***** INPUT DATA *****

File: src/rtl/tdlex_pkg.sv
// Shared types, codes and the character classifier of the lexer block.
// No dependencies; every other file of the block but tdlex_if uses it.
`default_nettype none

package tdlex_pkg;

  localparam int LEXEME_MAX_DEF  = 20;
  localparam int QUEUE_DEPTH_DEF = 2;
  // Width of lexeme lengths and store addresses: covers LEXEME_MAX up to 63.
  localparam int LEN_W = 6;

  typedef enum logic [3:0] {
    CL_LETTER = 4'd0,
    CL_DIGIT  = 4'd1,
    CL_PLUS   = 4'd2,
    CL_MINUS  = 4'd3,
    CL_LPAREN = 4'd4,
    CL_RPAREN = 4'd5,
    CL_COMMA  = 4'd6,
    CL_SEMI   = 4'd7,
    CL_COLON  = 4'd8,
    CL_EQUAL  = 4'd9,
    CL_END    = 4'd10,
    CL_SPACE  = 4'd11,
    CL_OTHER  = 4'd12
  } char_class_t;

  typedef enum logic [3:0] {
    ST_START = 4'b0001,
    ST_IDENT = 4'b0010,
    ST_CONST = 4'b0100,
    ST_COLON = 4'b1000
  } scan_state_t;

  typedef enum logic [2:0] {
    PH_LEX = 3'b001,
    PH_S0  = 3'b010,
    PH_S1  = 3'b100
  } phase_t;

  localparam logic [3:0] TK_ERROR  = 4'd0;
  localparam logic [3:0] TK_IDENT  = 4'd1;
  localparam logic [3:0] TK_CONST  = 4'd2;
  localparam logic [3:0] TK_PLUS   = 4'd3;
  localparam logic [3:0] TK_MINUS  = 4'd4;
  localparam logic [3:0] TK_LPAREN = 4'd5;
  localparam logic [3:0] TK_RPAREN = 4'd6;
  localparam logic [3:0] TK_COMMA  = 4'd7;
  localparam logic [3:0] TK_SEMI   = 4'd8;
  localparam logic [3:0] TK_ASSIGN = 4'd9;
  localparam logic [3:0] TK_END    = 4'd10;

  localparam logic [7:0] CH_COLON = 8'h3A;
  localparam logic [7:0] CH_EQUAL = 8'h3D;

  // One plain (non-lexeme) result.
  typedef struct packed {
    logic       vld;
    logic [3:0] kind;
    logic [7:0] ch;
    logic       second;  // char_index 1 (second character of ":=")
    logic       has;
    logic       tend;
  } slot_t;

  // Work for the back end caused by one item: an optional lexeme run,
  // then up to two plain results.
  typedef struct packed {
    logic             flush;
    logic [3:0]       fkind;
    logic [LEN_W-1:0] flen;
    logic             ftrunc;
    slot_t            s0;
    slot_t            s1;
  } cmd_t;

  typedef struct packed {
    logic             en;
    logic [LEN_W-1:0] addr;
    logic [7:0]       data;
  } store_wr_t;

  function automatic char_class_t classify(logic [7:0] c, logic eot);
    char_class_t cl;
    cl = CL_OTHER;
    priority if (eot) begin
      cl = CL_END;
    end else if ((c >= 8'h41 && c <= 8'h5A) || (c >= 8'h61 && c <= 8'h7A)) begin
      cl = CL_LETTER;
    end else if (c >= 8'h30 && c <= 8'h39) begin
      cl = CL_DIGIT;
    end else begin
      unique case (c)
        8'h2B:   cl = CL_PLUS;
        8'h2D:   cl = CL_MINUS;
        8'h28:   cl = CL_LPAREN;
        8'h29:   cl = CL_RPAREN;
        8'h2C:   cl = CL_COMMA;
        8'h3B:   cl = CL_SEMI;
        CH_COLON: cl = CL_COLON;
        CH_EQUAL: cl = CL_EQUAL;
        8'h20, 8'h09, 8'h0A, 8'h0B, 8'h0C, 8'h0D: cl = CL_SPACE;
        default: cl = CL_OTHER;
      endcase
    end
    return cl;
  endfunction

  function automatic logic [3:0] single_kind(char_class_t cl);
    logic [3:0] k;
    unique case (cl)
      CL_PLUS:   k = TK_PLUS;
      CL_MINUS:  k = TK_MINUS;
      CL_LPAREN: k = TK_LPAREN;
      CL_RPAREN: k = TK_RPAREN;
      CL_COMMA:  k = TK_COMMA;
      CL_SEMI:   k = TK_SEMI;
      default:   k = TK_ERROR;
    endcase
    return k;
  endfunction

endpackage

`default_nettype wire

File: src/rtl/tdlex_if.sv
// Valid/ready channels of the lexer: character items in, token result items out.
// No dependencies.
`default_nettype none

interface tdlex_in_if;
  logic       valid;
  logic       ready;
  logic [7:0] char_code;
  logic       end_of_text;
  modport source (output valid, char_code, end_of_text, input ready);
  modport sink   (input valid, char_code, end_of_text, output ready);
endinterface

*****

In this exercise, the data above is to be printed exactly.

File: src/rtl/tdlex_pkg.sv
// Shared types, codes and the character classifier of the lexer block.
// No dependencies; every other file of the block but tdlex_if uses it.
`default_nettype none

package tdlex_pkg;

  localparam int LEXEME_MAX_DEF  = 20;
  localparam int QUEUE_DEPTH_DEF = 2;
  // Width of lexeme lengths and store addresses: covers LEXEME_MAX up to 63.
  localparam int LEN_W = 6;

  typedef enum logic [3:0] {
    CL_LETTER = 4'd0,
    CL_DIGIT  = 4'd1,
    CL_PLUS   = 4'd2,
    CL_MINUS  = 4'd3,
    CL_LPAREN = 4'd4,
    CL_RPAREN = 4'd5,
    CL_COMMA  = 4'd6,
    CL_SEMI   = 4'd7,
    CL_COLON  = 4'd8,
    CL_EQUAL  = 4'd9,
    CL_END    = 4'd10,
    CL_SPACE  = 4'd11,
    CL_OTHER  = 4'd12
  } char_class_t;

  typedef enum logic [3:0] {
    ST_START = 4'b0001,
    ST_IDENT = 4'b0010,
    ST_CONST = 4'b0100,
    ST_COLON = 4'b1000
  } scan_state_t;

  typedef enum logic [2:0] {
    PH_LEX = 3'b001,
    PH_S0  = 3'b010,
    PH_S1  = 3'b100
  } phase_t;

  localparam logic [3:0] TK_ERROR  = 4'd0;
  localparam logic [3:0] TK_IDENT  = 4'd1;
  localparam logic [3:0] TK_CONST  = 4'd2;
  localparam logic [3:0] TK_PLUS   = 4'd3;
  localparam logic [3:0] TK_MINUS  = 4'd4;
  localparam logic [3:0] TK_LPAREN = 4'd5;
  localparam logic [3:0] TK_RPAREN = 4'd6;
  localparam logic [3:0] TK_COMMA  = 4'd7;
  localparam logic [3:0] TK_SEMI   = 4'd8;
  localparam logic [3:0] TK_ASSIGN = 4'd9;
  localparam logic [3:0] TK_END    = 4'd10;

  localparam logic [7:0] CH_COLON = 8'h3A;
  localparam logic [7:0] CH_EQUAL = 8'h3D;

  // One plain (non-lexeme) result.
  typedef struct packed {
    logic       vld;
    logic [3:0] kind;
    logic [7:0] ch;
    logic       second;  // char_index 1 (second character of ":=")
    logic       has;
    logic       tend;
  } slot_t;

  // Work for the back end caused by one item: an optional lexeme run,
  // then up to two plain results.
  typedef struct packed {
    logic             flush;
    logic [3:0]       fkind;
    logic [LEN_W-1:0] flen;
    logic             ftrunc;
    slot_t            s0;
    slot_t            s1;
  } cmd_t;

  typedef struct packed {
    logic             en;
    logic [LEN_W-1:0] addr;
    logic [7:0]       data;
  } store_wr_t;

  function automatic char_class_t classify(logic [7:0] c, logic eot);
    char_class_t cl;
    cl = CL_OTHER;
    priority if (eot) begin
      cl = CL_END;
    end else if ((c >= 8'h41 && c <= 8'h5A) || (c >= 8'h61 && c <= 8'h7A)) begin
      cl = CL_LETTER;
    end else if (c >= 8'h30 && c <= 8'h39) begin
      cl = CL_DIGIT;
    end else begin
      unique case (c)
        8'h2B:   cl = CL_PLUS;
        8'h2D:   cl = CL_MINUS;
        8'h28:   cl = CL_LPAREN;
        8'h29:   cl = CL_RPAREN;
        8'h2C:   cl = CL_COMMA;
        8'h3B:   cl = CL_SEMI;
        CH_COLON: cl = CL_COLON;
        CH_EQUAL: cl = CL_EQUAL;
        8'h20, 8'h09, 8'h0A, 8'h0B, 8'h0C, 8'h0D: cl = CL_SPACE;
        default: cl = CL_OTHER;
      endcase
    end
    return cl;
  endfunction

  function automatic logic [3:0] single_kind(char_class_t cl);
    logic [3:0] k;
    unique case (cl)
      CL_PLUS:   k = TK_PLUS;
      CL_MINUS:  k = TK_MINUS;
      CL_LPAREN: k = TK_LPAREN;
      CL_RPAREN: k = TK_RPAREN;
      CL_COMMA:  k = TK_COMMA;
      CL_SEMI:   k = TK_SEMI;
      default:   k = TK_ERROR;
    endcase
    return k;
  endfunction

endpackage

`default_nettype wire

File: src/rtl/tdlex_if.sv
// Valid/ready channels of the lexer: character items in, token result items out.
// No dependencies.
`default_nettype none

interface tdlex_in_if;
  logic       valid;
  logic       ready;
  logic [7:0] char_code;
  logic       end_of_text;
  modport source (output valid, char_code, end_of_text, input ready);
  modport sink   (input valid, char_code, end_of_text, output ready);
endinterface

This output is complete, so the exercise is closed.